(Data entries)
□ □ □ □ □ □ □

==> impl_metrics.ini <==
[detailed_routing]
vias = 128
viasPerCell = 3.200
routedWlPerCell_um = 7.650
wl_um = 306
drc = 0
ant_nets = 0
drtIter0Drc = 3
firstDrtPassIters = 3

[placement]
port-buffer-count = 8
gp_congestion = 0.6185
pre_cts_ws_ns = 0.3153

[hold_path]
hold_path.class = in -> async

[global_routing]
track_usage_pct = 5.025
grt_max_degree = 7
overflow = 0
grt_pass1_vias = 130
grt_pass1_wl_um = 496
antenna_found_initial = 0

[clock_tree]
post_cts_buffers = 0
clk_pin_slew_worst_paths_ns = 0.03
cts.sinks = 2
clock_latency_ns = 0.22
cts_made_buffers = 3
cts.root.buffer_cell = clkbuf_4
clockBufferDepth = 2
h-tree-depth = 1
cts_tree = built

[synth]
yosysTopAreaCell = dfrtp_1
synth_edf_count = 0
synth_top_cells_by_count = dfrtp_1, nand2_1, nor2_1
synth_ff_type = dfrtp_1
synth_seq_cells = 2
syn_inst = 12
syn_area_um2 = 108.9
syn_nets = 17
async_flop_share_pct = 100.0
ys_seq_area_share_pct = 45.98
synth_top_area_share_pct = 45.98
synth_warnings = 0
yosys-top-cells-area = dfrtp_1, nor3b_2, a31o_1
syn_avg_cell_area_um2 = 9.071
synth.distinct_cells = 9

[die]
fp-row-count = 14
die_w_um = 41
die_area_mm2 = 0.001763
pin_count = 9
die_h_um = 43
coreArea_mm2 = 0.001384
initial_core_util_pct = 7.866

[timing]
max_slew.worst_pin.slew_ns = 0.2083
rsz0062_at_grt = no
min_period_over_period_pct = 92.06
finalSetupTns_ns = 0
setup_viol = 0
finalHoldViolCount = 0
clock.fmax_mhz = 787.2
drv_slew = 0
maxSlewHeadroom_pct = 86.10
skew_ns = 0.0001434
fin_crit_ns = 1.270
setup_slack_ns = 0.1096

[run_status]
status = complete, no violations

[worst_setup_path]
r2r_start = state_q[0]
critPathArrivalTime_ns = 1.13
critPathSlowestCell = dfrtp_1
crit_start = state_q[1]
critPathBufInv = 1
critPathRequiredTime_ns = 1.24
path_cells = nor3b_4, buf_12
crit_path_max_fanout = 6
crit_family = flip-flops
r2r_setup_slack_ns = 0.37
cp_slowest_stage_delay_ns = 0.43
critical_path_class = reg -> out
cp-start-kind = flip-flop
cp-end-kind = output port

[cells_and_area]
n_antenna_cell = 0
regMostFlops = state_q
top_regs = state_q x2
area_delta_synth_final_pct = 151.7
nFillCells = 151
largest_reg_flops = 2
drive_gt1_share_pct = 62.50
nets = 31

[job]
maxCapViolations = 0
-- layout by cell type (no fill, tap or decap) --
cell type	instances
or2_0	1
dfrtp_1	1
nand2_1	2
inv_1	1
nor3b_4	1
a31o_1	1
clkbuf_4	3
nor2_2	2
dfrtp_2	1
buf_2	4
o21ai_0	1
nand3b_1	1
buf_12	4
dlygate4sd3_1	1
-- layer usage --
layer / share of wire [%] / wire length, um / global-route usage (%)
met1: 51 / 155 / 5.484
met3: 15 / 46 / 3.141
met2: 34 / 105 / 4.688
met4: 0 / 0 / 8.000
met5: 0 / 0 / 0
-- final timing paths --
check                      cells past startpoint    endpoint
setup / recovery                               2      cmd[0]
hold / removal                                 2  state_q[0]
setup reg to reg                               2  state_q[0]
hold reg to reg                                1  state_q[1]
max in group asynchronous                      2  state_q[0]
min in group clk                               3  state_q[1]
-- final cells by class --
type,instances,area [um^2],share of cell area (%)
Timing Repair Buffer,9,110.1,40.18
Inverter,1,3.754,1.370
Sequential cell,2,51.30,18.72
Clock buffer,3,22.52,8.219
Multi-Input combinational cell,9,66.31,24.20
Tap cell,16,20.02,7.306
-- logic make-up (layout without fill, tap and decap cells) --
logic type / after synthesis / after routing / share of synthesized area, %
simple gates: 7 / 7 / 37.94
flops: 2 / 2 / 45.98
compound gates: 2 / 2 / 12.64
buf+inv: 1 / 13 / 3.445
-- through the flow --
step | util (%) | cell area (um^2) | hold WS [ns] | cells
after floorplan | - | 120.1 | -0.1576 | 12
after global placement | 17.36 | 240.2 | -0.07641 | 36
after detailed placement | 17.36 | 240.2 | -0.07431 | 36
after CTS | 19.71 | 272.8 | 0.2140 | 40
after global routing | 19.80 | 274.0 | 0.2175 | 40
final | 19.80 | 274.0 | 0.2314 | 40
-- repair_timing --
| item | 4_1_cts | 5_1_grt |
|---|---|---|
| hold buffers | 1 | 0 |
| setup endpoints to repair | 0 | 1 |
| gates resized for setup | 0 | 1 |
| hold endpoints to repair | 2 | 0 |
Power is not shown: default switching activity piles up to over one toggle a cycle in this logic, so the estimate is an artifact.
`src/hw/rtl/sorted_priority_queue_macros.svh`:
```
// ----------------------------------------------------------------------------
// Sorted priority queue assertion macros
// Shared concurrent check forms, clocked on clk and off during reset.
// ----------------------------------------------------------------------------
`ifndef SORTED_PRIORITY_QUEUE_MACROS_SVH
`define SORTED_PRIORITY_QUEUE_MACROS_SVH

// Check a property on every clock edge outside reset.
`define SPQ_CHECK(label, prop, msg) \
  label: assert property (@(posedge clk) disable iff (!rst_n) (prop)) else $error(msg);

// Check that a condition leads to a consequence in the next cycle.
`define SPQ_CHECK_NEXT(label, ante, cons, msg) \
  label: assert property (@(posedge clk) disable iff (!rst_n) (ante) |=> (cons)) \
    else $error(msg);

`endif

```
`src/hw/rtl/spq_pkg.sv`:
```
// ----------------------------------------------------------------------------
// Sorted priority queue package
// Field widths, default sizes, request and status codes, sequencer states.
// ----------------------------------------------------------------------------
`timescale 1ns / 1ps

package spq_pkg;

  localparam int SPQ_QUEUE_DEPTH = 16;
  localparam int SPQ_TOKEN_BITS  = 16;

  localparam int FIELD_W  = 16;
  localparam int STATUS_W = 2;
  localparam int FILL_W   = 5;

  localparam logic REQ_INSERT = 1'b0;
  localparam logic REQ_REMOVE = 1'b1;

  typedef enum logic [STATUS_W-1:0] {
    STATUS_DONE  = 2'd0,
    STATUS_EMPTY = 2'd1,
    STATUS_FULL  = 2'd2
  } status_t;

  typedef enum logic [1:0] {
    ST_IDLE,
    ST_RM_READ,
    ST_INS_SCAN,
    ST_INS_LAST
  } state_t;

endpackage

```
`src/hw/rtl/sorted_priority_queue.sv`:
```
// ----------------------------------------------------------------------------
// Sorted priority queue
// Bounded queue held in ascending token order in one synchronous memory.
// ----------------------------------------------------------------------------
// Usage:
//   Drive start with in_req_type, in_token_in and in_cust_id_in; the request
//   transfers at a clock edge where start is high and busy is low. Insert
//   places the entry ahead of every held entry with an equal or larger token;
//   remove returns the head (smallest token). Every request gives exactly one
//   result, shown for one cycle with out_valid high; the receiver cannot
//   stall, so the result must be taken in that cycle.
// Sequencing:
//   Remove from empty, insert into full or into empty: the result is
//   registered at the transfer. Remove: one memory read of the head, then
//   the result. Insert into a non-empty queue: one held entry per cycle,
//   walked from the tail toward the head through the memory read port while
//   the write port moves each equal or larger entry one place back. busy
//   stays high until the result is registered.
// Reset:
//   rst_n clears the fill count, pointers and sequencer; memory contents are
//   left as they are, only the held entries from head to tail are ever used.
// ----------------------------------------------------------------------------
`timescale 1ns / 1ps

module sorted_priority_queue
  import spq_pkg::*;
#(
  parameter int QUEUE_DEPTH = SPQ_QUEUE_DEPTH,
  parameter int TOKEN_BITS  = SPQ_TOKEN_BITS
) (
  input  logic                clk,
  input  logic                rst_n,
  input  logic                start,
  output logic                busy,
  input  logic                in_req_type,
  input  logic [FIELD_W-1:0]  in_token_in,
  input  logic [FIELD_W-1:0]  in_cust_id_in,
  output logic                out_valid,
  output logic [STATUS_W-1:0] out_status,
  output logic [FIELD_W-1:0]  out_token_out,
  output logic [FIELD_W-1:0]  out_cust_id_out,
  output logic [FILL_W-1:0]   out_fill_level
);

`include "sorted_priority_queue_macros.svh"

  localparam int ADDR_W  = $clog2(QUEUE_DEPTH);
  localparam int CNT_W   = $clog2(QUEUE_DEPTH + 1);
  localparam int ENTRY_W = TOKEN_BITS + FIELD_W;
  localparam logic [ADDR_W-1:0] LAST_ADDR = ADDR_W'(QUEUE_DEPTH - 1);
  localparam logic [CNT_W-1:0]  FULL_CNT  = CNT_W'(QUEUE_DEPTH);

  state_t state_r, state_nxt;

  logic [ENTRY_W-1:0] mem_r [QUEUE_DEPTH];
  logic [ENTRY_W-1:0] rd_data_r;
  logic               mem_we;
  logic [ADDR_W-1:0]  mem_wa;
  logic [ENTRY_W-1:0] mem_wd;

  logic [ADDR_W-1:0] head_r, head_nxt;
  logic [ADDR_W-1:0] tail_r, tail_nxt;
  logic [ADDR_W-1:0] rd_addr_r, rd_addr_nxt;
  logic [ADDR_W-1:0] wr_addr_r, wr_addr_nxt;
  logic [CNT_W-1:0]  count_r, count_nxt;

  logic [TOKEN_BITS-1:0] tok_r, tok_nxt;
  logic [FIELD_W-1:0]    cid_r, cid_nxt;

  logic                  out_valid_r, out_valid_nxt;
  status_t               out_status_r, out_status_nxt;
  logic [FIELD_W-1:0]    out_token_r, out_token_nxt;
  logic [FIELD_W-1:0]    out_cid_r, out_cid_nxt;
  logic [FILL_W-1:0]     out_fill_r, out_fill_nxt;

  logic                  accept;
  logic [TOKEN_BITS-1:0] in_tok;
  logic [TOKEN_BITS-1:0] rd_tok;
  logic [FIELD_W-1:0]    rd_cid;
  logic                  shift_up;
  logic [ADDR_W-1:0]     tail_dec;
  logic [ADDR_W-1:0]     tail_inc;
  logic [ADDR_W-1:0]     head_inc;
  logic [ADDR_W-1:0]     rd_dec;
  logic [CNT_W-1:0]      count_inc;
  logic [CNT_W-1:0]      count_dec;

  assign accept   = start && !busy;
  assign in_tok   = TOKEN_BITS'(in_token_in);
  assign rd_tok   = rd_data_r[ENTRY_W-1:FIELD_W];
  assign rd_cid   = rd_data_r[FIELD_W-1:0];
  assign shift_up = (rd_tok >= tok_r);

  assign tail_dec  = (tail_r == '0) ? LAST_ADDR : tail_r - 1'b1;
  assign tail_inc  = (tail_r == LAST_ADDR) ? '0 : tail_r + 1'b1;
  assign head_inc  = (head_r == LAST_ADDR) ? '0 : head_r + 1'b1;
  assign rd_dec    = (rd_addr_r == '0) ? LAST_ADDR : rd_addr_r - 1'b1;
  assign count_inc = count_r + 1'b1;
  assign count_dec = count_r - 1'b1;

  // Next state
  always_comb begin
    state_nxt = state_r;
    unique case (state_r)
      ST_IDLE: begin
        if (accept) begin
          if (in_req_type == REQ_REMOVE) begin
            if (count_r != '0) begin
              state_nxt = ST_RM_READ;
            end
          end else if (count_r != FULL_CNT && count_r != '0) begin
            state_nxt = ST_INS_SCAN;
          end
        end
      end
      ST_RM_READ: begin
        state_nxt = ST_IDLE;
      end
      ST_INS_SCAN: begin
        if (!shift_up) begin
          state_nxt = ST_IDLE;
        end else if (rd_addr_r == head_r) begin
          state_nxt = ST_INS_LAST;
        end
      end
      ST_INS_LAST: begin
        state_nxt = ST_IDLE;
      end
    endcase
  end

  // Datapath, memory control and result
  always_comb begin
    head_nxt       = head_r;
    tail_nxt       = tail_r;
    rd_addr_nxt    = rd_addr_r;
    wr_addr_nxt    = wr_addr_r;
    count_nxt      = count_r;
    tok_nxt        = tok_r;
    cid_nxt        = cid_r;
    mem_we         = 1'b0;
    mem_wa         = wr_addr_r;
    mem_wd         = {tok_r, cid_r};
    out_valid_nxt  = 1'b0;
    out_status_nxt = STATUS_DONE;
    out_token_nxt  = '0;
    out_cid_nxt    = '0;
    out_fill_nxt   = FILL_W'(count_r);
    unique case (state_r)
      ST_IDLE: begin
        if (accept) begin
          tok_nxt = in_tok;
          cid_nxt = in_cust_id_in;
          if (in_req_type == REQ_REMOVE) begin
            if (count_r == '0) begin
              out_valid_nxt  = 1'b1;
              out_status_nxt = STATUS_EMPTY;
            end else begin
              rd_addr_nxt = head_r;
            end
          end else if (count_r == FULL_CNT) begin
            out_valid_nxt  = 1'b1;
            out_status_nxt = STATUS_FULL;
          end else if (count_r == '0) begin
            mem_we        = 1'b1;
            mem_wa        = tail_r;
            mem_wd        = {in_tok, in_cust_id_in};
            tail_nxt      = tail_inc;
            count_nxt     = count_inc;
            out_valid_nxt = 1'b1;
            out_fill_nxt  = FILL_W'(count_inc);
          end else begin
            rd_addr_nxt = tail_dec;
            wr_addr_nxt = tail_r;
          end
        end
      end
      ST_RM_READ: begin
        head_nxt      = head_inc;
        count_nxt     = count_dec;
        out_valid_nxt = 1'b1;
        out_token_nxt = FIELD_W'(rd_tok);
        out_cid_nxt   = rd_cid;
        out_fill_nxt  = FILL_W'(count_dec);
      end
      ST_INS_SCAN: begin
        mem_we = 1'b1;
        if (shift_up) begin
          // move the equal or larger entry one place toward the tail
          mem_wd      = rd_data_r;
          wr_addr_nxt = rd_addr_r;
          if (rd_addr_r != head_r) begin
            rd_addr_nxt = rd_dec;
          end
        end else begin
          tail_nxt      = tail_inc;
          count_nxt     = count_inc;
          out_valid_nxt = 1'b1;
          out_fill_nxt  = FILL_W'(count_inc);
        end
      end
      ST_INS_LAST: begin
        mem_we        = 1'b1;
        tail_nxt      = tail_inc;
        count_nxt     = count_inc;
        out_valid_nxt = 1'b1;
        out_fill_nxt  = FILL_W'(count_inc);
      end
    endcase
  end

  always_ff @(posedge clk) begin
    if (!rst_n) begin
      state_r     <= ST_IDLE;
      head_r      <= '0;
      tail_r      <= '0;
      count_r     <= '0;
      out_valid_r <= 1'b0;
    end else begin
      state_r     <= state_nxt;
      head_r      <= head_nxt;
      tail_r      <= tail_nxt;
      count_r     <= count_nxt;
      out_valid_r <= out_valid_nxt;
    end
  end

  always_ff @(posedge clk) begin
    rd_addr_r    <= rd_addr_nxt;
    wr_addr_r    <= wr_addr_nxt;
    tok_r        <= tok_nxt;
    cid_r        <= cid_nxt;
    out_status_r <= out_status_nxt;
    out_token_r  <= out_token_nxt;
    out_cid_r    <= out_cid_nxt;
    out_fill_r   <= out_fill_nxt;
  end

  always_ff @(posedge clk) begin
    if (mem_we) begin
      mem_r[mem_wa] <= mem_wd;
    end
    rd_data_r <= mem_r[rd_addr_nxt];
  end

  assign busy            = (state_r != ST_IDLE);
  assign out_valid       = out_valid_r;
  assign out_status      = out_status_r;
  assign out_token_out   = out_token_r;
  assign out_cust_id_out = out_cid_r;
  assign out_fill_level  = out_fill_r;

  `SPQ_CHECK(a_count_bound, count_r <= FULL_CNT, "fill count above capacity")
  `SPQ_CHECK(a_count_moves_with_result, (count_r != $past(count_r)) |-> out_valid_r,
    "fill count changed without a result")
  `SPQ_CHECK(a_scan_no_collision, (state_r == ST_INS_SCAN && mem_we) |-> (mem_wa != rd_addr_nxt),
    "scan write collides with read")
  `SPQ_CHECK_NEXT(a_empty_remove, accept && in_req_type == REQ_REMOVE && count_r == '0,
    out_valid_r && out_status_r == STATUS_EMPTY, "remove from empty not flagged")
  `SPQ_CHECK_NEXT(a_full_insert, accept && in_req_type == REQ_INSERT && count_r == FULL_CNT,
    out_valid_r && out_status_r == STATUS_FULL && count_r == FULL_CNT,
    "insert into full not refused")

endmodule

```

□ □ □ □ □ □ □

Retype the records above exactly, from their first line through the line that contains "max_slew.worst_pin.slew_ns = 0.2083", and stop there.

==> impl_metrics.ini <==
[detailed_routing]
vias = 128
viasPerCell = 3.200
routedWlPerCell_um = 7.650
wl_um = 306
drc = 0
ant_nets = 0
drtIter0Drc = 3
firstDrtPassIters = 3

[placement]
port-buffer-count = 8
gp_congestion = 0.6185
pre_cts_ws_ns = 0.3153

[hold_path]
hold_path.class = in -> async

[global_routing]
track_usage_pct = 5.025
grt_max_degree = 7
overflow = 0
grt_pass1_vias = 130
grt_pass1_wl_um = 496
antenna_found_initial = 0

[clock_tree]
post_cts_buffers = 0
clk_pin_slew_worst_paths_ns = 0.03
cts.sinks = 2
clock_latency_ns = 0.22
cts_made_buffers = 3
cts.root.buffer_cell = clkbuf_4
clockBufferDepth = 2
h-tree-depth = 1
cts_tree = built

[synth]
yosysTopAreaCell = dfrtp_1
synth_edf_count = 0
synth_top_cells_by_count = dfrtp_1, nand2_1, nor2_1
synth_ff_type = dfrtp_1
synth_seq_cells = 2
syn_inst = 12
syn_area_um2 = 108.9
syn_nets = 17
async_flop_share_pct = 100.0
ys_seq_area_share_pct = 45.98
synth_top_area_share_pct = 45.98
synth_warnings = 0
yosys-top-cells-area = dfrtp_1, nor3b_2, a31o_1
syn_avg_cell_area_um2 = 9.071
synth.distinct_cells = 9

[die]
fp-row-count = 14
die_w_um = 41
die_area_mm2 = 0.001763
pin_count = 9
die_h_um = 43
coreArea_mm2 = 0.001384
initial_core_util_pct = 7.866

[timing]
max_slew.worst_pin.slew_ns = 0.2083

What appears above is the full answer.